TASK: Return, word for word, only the lines of the data below that lie between the line with "- 1-bit logical NOT | 5" and the line with "- 2 further kinds | 3", those two lines included.

INPUT FOR THIS TASK:
## config.mk

```make
export PLATFORM = sky130hd
export DESIGN_NAME = card_request_arbiter
export DESIGN_NICKNAME = d
export VERILOG_FILES = /design/src/rtl/card_request_arbiter.sv
export SDC_FILE = /design/constraint.sdc
export NUM_CORES = 1
export LEC_CHECK = 0
export CAP_MARGIN = 10
export CORE_MARGIN = 8
export CORE_UTILIZATION = 30
export DETAILED_ROUTE_END_ITERATION = 8
export HOLD_SLACK_MARGIN = 0.1
export PLACE_DENSITY_LB_ADDON = 0.08
export SLEW_MARGIN = 20
export SYNTH_ARGS = -nofsm -noshare
export SYNTH_HDL_FRONTEND = slang
export SYNTH_SLANG_ARGS = --single-unit
```

## constraint.sdc

```tcl
create_clock -name clk_i -period 4.2 [get_ports clk_i]
set_clock_uncertainty 0.05 [all_clocks]
set_input_delay 0.84 -clock clk_i [delete_from_list [all_inputs] [get_ports clk_i]]
set_output_delay 0.84 -clock clk_i [all_outputs]
set_load 0.01 [all_outputs]
```

## src/rtl/card_request_arbiter.sv

```systemverilog
// Round-robin arbiter sharing one random card source between player and dealer FSMs.
// Issues card requests, range-checks returned cards with bounded retry, and counts cards dealt.
module card_request_arbiter #(
    parameter int CARD_LAT  = 2,
    parameter int CARD_MIN  = 1,
    parameter int CARD_MAX  = 13,
    parameter int MAX_RETRY = 4,
    parameter int DECK_SIZE = 52,
    parameter int CNT_W     = 6
) (
    input  logic             clk_i,
    input  logic             rst_i,
    input  logic             p_req_i,
    input  logic             d_req_i,
    input  logic             new_deck_i,
    input  logic [7:0]       card_i,
    output logic             request_card_o,
    output logic             p_ack_o,
    output logic             d_ack_o,
    output logic [7:0]       card_o,
    output logic             err_o,
    output logic             busy_o,
    output logic             deck_empty_o,
    output logic [CNT_W-1:0] cards_dealt_o
);

    localparam logic [2:0] S_IDLE  = 3'd0;
    localparam logic [2:0] S_ISSUE = 3'd1;
    localparam logic [2:0] S_WAIT  = 3'd2;
    localparam logic [2:0] S_CHECK = 3'd3;
    localparam logic [2:0] S_DONE  = 3'd4;

    localparam int WAIT_W  = (CARD_LAT > 1) ? $clog2(CARD_LAT) : 1;
    localparam int RETRY_W = $clog2(MAX_RETRY + 1);

    logic [2:0]         state;
    logic [WAIT_W-1:0]  wait_cnt;
    logic [RETRY_W-1:0] retry_cnt;
    logic               win_d;
    logic               last_d;
    logic               err_r;
    logic [7:0]         card_r;
    logic [CNT_W-1:0]   dealt;
    logic               card_ok;

    assign card_ok = (card_r >= 8'(CARD_MIN)) && (card_r <= 8'(CARD_MAX));

    // last_d=1 after reset so a simultaneous first request goes to the player
    always_ff @(posedge clk_i or posedge rst_i) begin
        if (rst_i) begin
            state     <= S_IDLE;
            wait_cnt  <= '0;
            retry_cnt <= '0;
            win_d     <= 1'b0;
            last_d    <= 1'b1;
            err_r     <= 1'b0;
            card_r    <= '0;
        end else begin
            case (state)
                S_IDLE: begin
                    if (!deck_empty_o && (p_req_i || d_req_i)) begin
                        win_d     <= d_req_i && (!p_req_i || !last_d);
                        retry_cnt <= '0;
                        err_r     <= 1'b0;
                        state     <= S_ISSUE;
                    end
                end
                S_ISSUE: begin
                    wait_cnt <= '0;
                    state    <= S_WAIT;
                end
                S_WAIT: begin
                    if (wait_cnt == WAIT_W'(CARD_LAT - 1)) begin
                        card_r <= card_i;
                        state  <= S_CHECK;
                    end else begin
                        wait_cnt <= wait_cnt + 1'b1;
                    end
                end
                S_CHECK: begin
                    if (card_ok) begin
                        err_r <= 1'b0;
                        state <= S_DONE;
                    end else begin
                        retry_cnt <= retry_cnt + 1'b1;
                        if (retry_cnt == RETRY_W'(MAX_RETRY - 1)) begin
                            err_r <= 1'b1;
                            state <= S_DONE;
                        end else begin
                            state <= S_ISSUE;
                        end
                    end
                end
                S_DONE: begin
                    last_d <= win_d;
                    state  <= S_IDLE;
                end
                default: state <= S_IDLE;
            endcase
        end
    end

    // A new deck clears the count even when it lands on a completing deal
    always_ff @(posedge clk_i or posedge rst_i) begin
        if (rst_i) begin
            dealt <= '0;
        end else if (new_deck_i) begin
            dealt <= '0;
        end else if (state == S_DONE && !err_r && dealt != CNT_W'(DECK_SIZE)) begin
            dealt <= dealt + 1'b1;
        end
    end

    assign request_card_o = (state == S_ISSUE);
    assign p_ack_o        = (state == S_DONE) && !win_d;
    assign d_ack_o        = (state == S_DONE) && win_d;
    assign err_o          = (state == S_DONE) && err_r;
    assign card_o         = card_r;
    assign busy_o         = (state != S_IDLE);
    assign deck_empty_o   = (dealt == CNT_W'(DECK_SIZE));
    assign cards_dealt_o  = dealt;

endmodule

```

Word-level counts from Yosys, hierarchy flattened --
Index checks and enable logic that the tools add are counted.
Cells by class: $add $sub $neg 3, magnitude comparators 2, equal/unequal tests 11, multiplexer cells 16, reductions and logical operators 25
Operator list (count):
- 3-bit 2-to-1 mux | 6
- 6-bit 2-to-1 mux | 2
- 3-bit one-hot mux with 4 select lines | 1
- 3-bit by 2-bit == test with 1-bit output, second input constant | 3
- 8-bit by 1-bit greater-or-equal comparator with 1-bit output, second input constant | 1
- 8-bit by 4-bit <= comparator with 1-bit output, second input constant | 1
- 1-bit logical AND | 8
- 6-bit by 1-bit adder with 6-bit output, second input constant | 1
- 6-bit == test, second input constant | 1
- 2-bit != test, second input constant | 3
- 6-bit != test, second input constant | 1
- 3-bit one-hot mux with 2 select lines | 1
- 2-bit AND reduction | 3
- 3-bit AND reduction | 2
- 2-bit nonzero test | 3
- 1-bit logical NOT | 5
- 1-bit 2-to-1 mux | 4
- 1-bit one-hot mux with 2 select lines | 2
- 3-bit by 1-bit adder with 3-bit output, second input constant | 1
- 3-bit by 1-bit == test with 1-bit output, second input constant | 1
- 3-bit == test, second input constant | 1
- 3-bit logical NOT | 1
- 3-bit != test, second input constant | 1
- 3-bit nonzero test | 1
- 2 further kinds | 3
Word-level totals: bits in registers 24, input bits 13, output and inout port bits 20, word-level logic and storage cells 65

Depth between registers and ports, before layout --
Gate-level depths: netlist of run 1.
depth after elaboration 5, gate-level depth with buffers 6, mapped depth without buffers 6

Least setup slack after synthesis of run 1 --
Ideal clock, no wire load.
path type register -> output, start register state[0], end output p_ack_o, arrival 1.054 ns, required time 3.310 ns, path slack 2.256 ns, stages on the path, launching flop included 4, buffers on the path 1, path through dfrtp_1 -> buf_2 -> nor3b_1 -> nor2b_1
Between the ends: longest elaborated chain between the ends 2
Ends and longest elaborated chain:
- from (decl) | line 36 | logic [2:0] state;
- from (signal assigned) | line 51 | state <= S_IDLE;
- from (signal assigned) | line 65 | state <= S_ISSUE;
- from (signal assigned) | line 70 | state <= S_WAIT;
- 3-bit == test | line 115 | assign p_ack_o = (state == S_DONE) && !win_d;
- 1-bit logical AND | line 115
- to (decl) | line 18 | output logic p_ack_o,
No other way between the ends.

Worst setup path after layout of run 1 --
start register state[1], end output err_o
Between the ends: longest elaborated chain between the ends 2
Ends and longest elaborated chain:
- 3-bit == test | line 117 | assign err_o = (state == S_DONE) && err_r;
- 1-bit logical AND | line 117
- to (decl) | line 21 | output logic err_o,
No other way between the ends.

==> results.cfg, run 1 <==
[run_status]
outcome = complete, no violations

[logic_synthesis]
syn_area_mm2 = 0.001192
synth_edf_count = 0
ys.flop_type = dfrtp_1
async_flop_share_pct = 100.0
synth_cells = 110
ys_ff_latch = 24
synthDistinctLibCells = 39
syn_nets = 127
syn_avg_cell_area_um2 = 10.84
ys_seq_area_share_pct = 50.47
synth_warnings = 0

[place]
dp_hpwl_um = 2056
portBuffers = 32
gp_congestion = 0.7879

[cts]
ctsResizeCount = 0
cts_setup_buffers = 0
root_buffer = clkbuf_8
clock_path_buffers = 2
clk_latency_ns = 0.26
clk_pin_slew_ns = 0.09
numClockSinks = 24
cts_tree = built
cts_buffers = 3
htree_num_levels = 1
cts_hold_buffers = 0

[layout]
nNetsFinal = 161
syn_to_final_growth_pct = 35.05
post-route-util_pct = 41.14
diodes = 0
layout-drive-gt1-share_pct = 14.69

[sta]
worst_pin_slew_ns = 0.9350
hold_viol = 0
finalSetupViolCount = 0
period_minus_slack_ns = 2.784
max_freq_ghz = 0.3592
rsz0062_at_grt = false
report.final.slew_viol_count = 0
setup_tns_ns = 0
slew_headroom_pct = 37.60
fin_crit_sh_pct = 66.28

[flow_run]
cap_violations = 0

[power_and_ir_drop]
ir_worst_vdd_mv = 0.3588
power.leakage_uw = 0.0006559
power_density_mw_per_mm2 = 575.4

[setup_path]
cp.arrival_ns = 1.89
crit_fanout = 9
cp-end-kind = output pin
required_ns = 3.31
cp-start-kind = register
crit_type = register to output pin

[grt]
antenna_found_initial = 0
grtUsageTotal_pct = 9.357
grt_first_pass_wirelength_um = 4657
gr-total-overflow = 0
grt_max_degree = 25
grt_pass1_vias = 977

[routing]
first_pass_iters = 4
drt_wl_total_um = 2740
wl_per_cell_um = 14.20
ant_nets = 0
drc = 0
drt_iter0_drc = 79
vias = 920
via_per_inst = 4.767

[floorplan]
core_area_mm2 = 0.003914
rows = 23
initial_utilization_pct = 30.47
die_y_um = 79.05
num_io_pins = 33
die_area_mm2 = 0.006248
dieWidth_um = 79.05

[worst_hold_path]
hp-class = register to register
[critical path, cell delays in order (launching register included)]
cell and delay, ns:
dfrtp_1 0.49, nor3b_1 0.41, and2_1 0.19, clkdlybuf4s50_1 0.53
[state kept, by name, indices dropped and copies added, names as in the netlist]
register	cells
card_o	8
cards_dealt_o	6
err_r	1
last_d	1
retry_cnt	3
state	3
wait_cnt	1
win_d	1
[report_power, final]
group | internal (µW) | switching [µW]
registers | 314 | 86.9
clock network | 83.7 | 74.4
logic | 209 | 159
total | 607 | 320
[final cells by class]
| cell class | count | area (µm²) |
|---|---|---|
| clock buffers | 4 | 55.05 |
| repair buffers | 32 | 320.3 |
| multi-input cells | 76 | 544.3 |
| well taps | 50 | 62.56 |
| fillers | 401 | 2303 |
| inverters | 7 | 26.28 |
| flip-flops and latches | 24 | 601.8 |
[path summary, 6_finish.rpt]
path	start	to	slack, ns	cells after the start
max in group asynchronous	rst_i	retry_cnt[1]	2.50	2
worst min-delay path	retry_cnt[0]	retry_cnt[0]	0.45	1
min in group asynchronous	rst_i	cards_dealt_o[1]	1.03	2
worst min register to register	retry_cnt[0]	retry_cnt[0]	0.45	1
worst max register to register	card_o[7]	retry_cnt[1]	2.34	4
worst max-delay path	state[1]	err_o	1.42	3
[stage by stage]
stage          area (µm²)  hold slack [ns]  cells  total power, µW  worst slack, ns
2_1_floorplan        1192           0.4155    110            619.0            2.256
3_3_place_gp         1555           0.4324    189            773.1            1.751
3_5_place_dp         1555           0.4458    189            777.2            1.714
4_1_cts              1610           0.4560    193            941.3            1.400
5_1_grt              1610           0.5007    193             1003            1.313
6_report             1610           0.4495    193            926.6            1.416
[layout by cell type (no fill, tap or decap), types with 2 or more instances in the layout]
cell,Yosys,layout
or4_1,2,2
dfrtp_1,23,23
clkbuf_8,0,4
nand2_1,4,4
o21ai_0,7,7
nor2_1,10,10
a21oi_1,6,6
a31oi_1,2,2
and2_1,3,3
inv_1,7,7
nand3_1,4,4
nor3_1,2,2
clkdlybuf4s50_1,0,32
xnor2_1,2,2
mux2_2,9,9
ha_1,4,4
[per-layer routing]
| metal | share of wire, % | GRT usage, % |
|---|---|---|
| met1 | 46 | 11.49 |
| met2 | 44 | 14.38 |
| met3 | 8.3 | 3.837 |
| met4 | 0.80 | 3.333 |
| met5 | 0 | 0 |
[synth_stat cells (2+ instances only)]
| cell type | n | share of area, % |
|---|---|---|
| nand2_1 | 4 | 1.3 |
| o21ai_0 | 7 | 2.9 |
| ha_1 | 4 | 4.2 |
| nor2_1 | 10 | 3.1 |
| xnor2_1 | 2 | 1.5 |
| and2_1 | 3 | 1.6 |
| inv_1 | 7 | 2.2 |
| dfrtp_1 | 23 | 48 |
| nor3_1 | 2 | 0.84 |
| or4_1 | 2 | 1.3 |
| mux2_2 | 9 | 8.5 |
| a31oi_1 | 2 | 1.0 |
| a21oi_1 | 6 | 2.5 |
| nand3_1 | 4 | 1.7 |
[logic make-up after synthesis]
group                      synth area share (%)
adders and majority gates                 4.197
xor gates and xnor gates                  2.204
muxes                                     9.339
buffers and inverters                     3.882
AOI/OAI and AO/OA                         10.91
and+or+nand+nor                           19.00
DFF                                       50.47
(Power assumes the default switching activity.)
==> inputs of run 2 (changes only) <==
clock period = 2.9 ns   (was 4.2 ns; I/O delays follow)
==> results.cfg, run 2 (same netlist as run 1, synthesis figures left out) <==
[setup_path]
crit_type = register to output pin
cp-end-kind = output pin
r2r_start = state[1]
cp-start-kind = register
cp-startpoint = state[1]
required_ns = 2.27
crit_fanout = 9
cp.arrival_ns = 1.89
reg2reg_depth = 4

[place]
portBuffers = 32
dp_hpwl_um = 2026
placed_cell_area_mm2 = 0.001563
gp_congestion = 0.7912

[cts]
cts_hold_buffers = 0
cts_setup_buffers = 0
root_buffer = clkbuf_8
clock_path_buffers = 2
cts_buffers = 3
clk_pin_slew_ns = 0.08
clk_latency_ns = 0.26
numClockSinks = 24
ctsResizeCount = 0
htree_num_levels = 1
cts_tree = built

[floorplan]
rows = 23
dieWidth_um = 79.05
num_io_pins = 33
initial_utilization_pct = 30.47
die_area_mm2 = 0.006248
core_area_mm2 = 0.003914
die_y_um = 79.05

[sta]
fin_crit_sh_pct = 86.84
max_freq_ghz = 0.3971
worst_pin_slew_ns = 0.5460
hold_viol = 0
finalSetupViolCount = 0
holdWs_ns = 0.4507
report.final.slew_viol_count = 0
slew_headroom_pct = 63.44
period_minus_slack_ns = 2.518
rsz0062_at_grt = false
setup_tns_ns = 0

[power_and_ir_drop]
ir_worst_vdd_mv = 0.4677
power.leakage_uw = 0.0006607
power_density_mw_per_mm2 = 827.3

[layout]
nNetsFinal = 162
post-route-util_pct = 41.34
fillCellCount = 405
final_common_cell = clkdlybuf4s50_1
syn_to_final_growth_pct = 35.68
final_cell_mix = 32 x clkdlybuf4s50_1, 23 x dfrtp_1, 10 x nor2_1, 9 x mux2_2
fin_area_mm2 = 0.001618
layout-drive-gt1-share_pct = 15.28
diodes = 0
largest_register_ffs = 8

[routing]
wl_per_cell_um = 13.60
first_pass_iters = 4
drc = 0
ant_nets = 0
drt_wl_total_um = 2639
via_per_inst = 4.696
drt_iter0_drc = 58
vias = 911

[worst_hold_path]
hp-class = register to register
whs_path_depth = 1
min-delay-start = retry_cnt[0]

[grt]
gr-total-overflow = 0
grt_first_pass_wirelength_um = 4505
grt_pass1_vias = 953
antenna_found_initial = 0
grt_max_degree = 25
grtUsageTotal_pct = 8.834

[flow_run]
cap_violations = 0

[run_status]
outcome = complete, no violations
-- run 2: critical path, stage by stage (launching register included) --
cell,delay (ns)
dfrtp_1,0.50
nor3b_1,0.40
nor2b_1,0.18
clkdlybuf4s50_1,0.54
-- run 2: final cells by class --
cell class | count | area, µm² | area share, %
clock buffers | 4 | 55.05 | 3.403
inverters | 7 | 26.28 | 1.624
multi-input cells | 76 | 544.3 | 33.64
flip-flops and latches | 24 | 601.8 | 37.20
well taps | 50 | 62.56 | 3.867
repair buffers | 33 | 327.8 | 20.26
-- run 2: metal layers --
| metal | vias up | track usage [%] | wire, µm | share of wire, % |
|---|---|---|---|---|
| li1 | 456 | - | - | - |
| met1 | 424 | 11.27 | 1239 | 47 |
| met2 | 27 | 12.90 | 1128 | 43 |
| met3 | 4 | 4.063 | 248 | 9.4 |
| met4 | 0 | 2.778 | 23 | 0.87 |
| met5 | - | 0 | 0 | 0 |
-- run 2: worst paths after layout --
path / endpoint / slack, ns
worst max-delay path: p_ack_o / 0.38
worst min-delay path: retry_cnt[0] / 0.45
worst max register to register: cards_dealt_o[5] / 1.00
worst min register to register: retry_cnt[0] / 0.45
max in group asynchronous: last_d / 1.91
min in group asynchronous: cards_dealt_o[1] / 0.60
-- run 2: per-stage QoR --
stage,setup slack [ns],total power (µW),std cells
2_1_floorplan,1.173,896.5,110
3_3_place_gp,0.7106,1120,190
3_5_place_dp,0.6763,1124,190
4_1_cts,0.3731,1357,194
5_1_grt,0.1918,1445,194
6_report,0.3817,1338,194
-- run 2: power by group --
part | total (µW) | internal, µW | switching (µW) | leakage (µW)
clock network | 225 | 121 | 104 | 0.0000288
logic | 535 | 304 | 231 | 0.000330
registers | 579 | 455 | 124 | 0.000302
total | 1340 | 880 | 459 | 0.000661
==> inputs of run 3 (changes only) <==
CTS_BUF_LIST = sky130_fd_sc_hd__clkbuf_16   (was unset)
REMOVE_ABC_BUFFERS = 1   (was unset)
==> results.cfg, run 3 (same netlist as run 1, synthesis figures left out) <==
[grt]
met3_usage_pct = 3.047
grt_max_degree = 25
antenna_found_initial = 0
grt_pass1_vias = 979
grtUsageTotal_pct = 8.817
gr-total-overflow = 0
grt_first_pass_wirelength_um = 4450
met1_usage_pct = 10.62
busiest_layer = met2
grt_use_met2_pct = 13.89

[setup_path]
cp.arrival_ns = 1.88
cp-start-kind = register
required_ns = 2.27
crit_slowest_cell = clkdlybuf4s50_1
crit_type = register to output pin
cp_slowest_stage_delay_ns = 0.54
crit_path_cell_trace = nor3b_1, nor2b_1, clkdlybuf4s50_1
crit_fanout = 10
cp-end-kind = output pin

[power_and_ir_drop]
ir_worst_vdd_mv = 0.3148
power.leakage_uw = 0.0006831
power_density_mw_per_mm2 = 900.6

[worst_hold_path]
hp-class = register to register

[layout]
post-route-util_pct = 42.62
diodes = 0
largest_register_ffs = 8
final_cell_mix = 32 x clkdlybuf4s50_1, 23 x dfrtp_1, 10 x nor2_1, 9 x mux2_2
final_common_cell = clkdlybuf4s50_1
layout-drive-gt1-share_pct = 15.28
nNetsFinal = 162
syn_to_final_growth_pct = 39.87

[place]
portBuffers = 32
gp_congestion = 0.7247
dp_hpwl_um = 1984

[floorplan]
dieWidth_um = 79.05
num_io_pins = 33
core_area_mm2 = 0.003914
die_area_mm2 = 0.006248
rows = 23
initial_utilization_pct = 30.47
die_y_um = 79.05

[cts]
cts_tree = built
clk_pin_slew_ns = 0.06
cts_hold_buffers = 0
cts_setup_buffers = 0
htree_num_levels = 1
ctsResizeCount = 0
clk_latency_ns = 0.26
numClockSinks = 24
clock_path_buffers = 2
root_buffer = clkbuf_16
cts_buffers = 3

[routing]
via_per_inst = 4.804
wl_per_cell_um = 13.58
drc = 0
drt_wl_total_um = 2634
first_pass_iters = 4
drt_iter0_drc = 16
ant_nets = 0
vias = 932

[sta]
slew_headroom_pct = 67.88
hold_viol = 0
finalSetupViolCount = 0
setup_tns_ns = 0
report.final.slew_viol_count = 0
worst_pin_slew_ns = 0.4796
fin_crit_sh_pct = 86.60
max_freq_ghz = 0.3982
period_minus_slack_ns = 2.511
rsz0062_at_grt = false

[flow_run]
cap_violations = 0

[run_status]
outcome = complete, no violations
run 3: area by class of cell:
class	instances	area (µm²)
clock inverter	1	30.03
tap	50	62.56
sequential	24	601.8
inverter	7	26.28
clock buffer	3	75.07
multi-input combinational	76	544.3
timing repair buffer	33	327.8
fill	402	2246
run 3: final timing paths:
kind                               from  cells after the start          endpoint  slack (ns)
max reg2reg                    state[1]                      4  cards_dealt_o[5]        1.06
min reg2reg                retry_cnt[0]                      1      retry_cnt[0]        0.46
max in group asynchronous         rst_i                      3            last_d        1.88
min in group asynchronous         rst_i                      3         card_o[4]        0.62
max                            state[0]                      3           p_ack_o        0.39
min                        retry_cnt[0]                      1      retry_cnt[0]        0.46
run 3: critical path: cells and delay by family, from the launching register on:
family                 cells  cell delay, ns
AND/OR/NAND/NOR            2            0.59
buffers and inverters      1            0.54
flip-flops                 1            0.50
run 3: through the flow:
step,instances,hold WS [ns],total power [µW],setup slack [ns],area (µm²)
5_1_grt,194,0.4896,1606,0.2998,1668
3_3_place_gp,190,0.4337,1109,0.6905,1563
4_1_cts,194,0.4665,1528,0.3493,1668
2_1_floorplan,107,0.4155,871.6,1.173,1172
6_report,194,0.4624,1502,0.3885,1668
3_5_place_dp,190,0.4499,1123,0.6430,1563
run 3: metal layers:
| metal | routed length [µm] | share of wire [%] |
|---|---|---|
| met2 | 1250 | 47 |
| met4 | 17 | 0.65 |
| met5 | 0 | 0 |
| met3 | 118 | 4.5 |
| met1 | 1247 | 47 |
run 3: report_power, final:
group / switching [µW] / internal (µW)
clock network: 120 / 274
logic: 225 / 304
registers: 123 / 455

RESULT OF THE TASK:
- 1-bit logical NOT | 5
- 1-bit 2-to-1 mux | 4
- 1-bit one-hot mux with 2 select lines | 2
- 3-bit by 1-bit adder with 3-bit output, second input constant | 1
- 3-bit by 1-bit == test with 1-bit output, second input constant | 1
- 3-bit == test, second input constant | 1
- 3-bit logical NOT | 1
- 3-bit != test, second input constant | 1
- 3-bit nonzero test | 1
- 2 further kinds | 3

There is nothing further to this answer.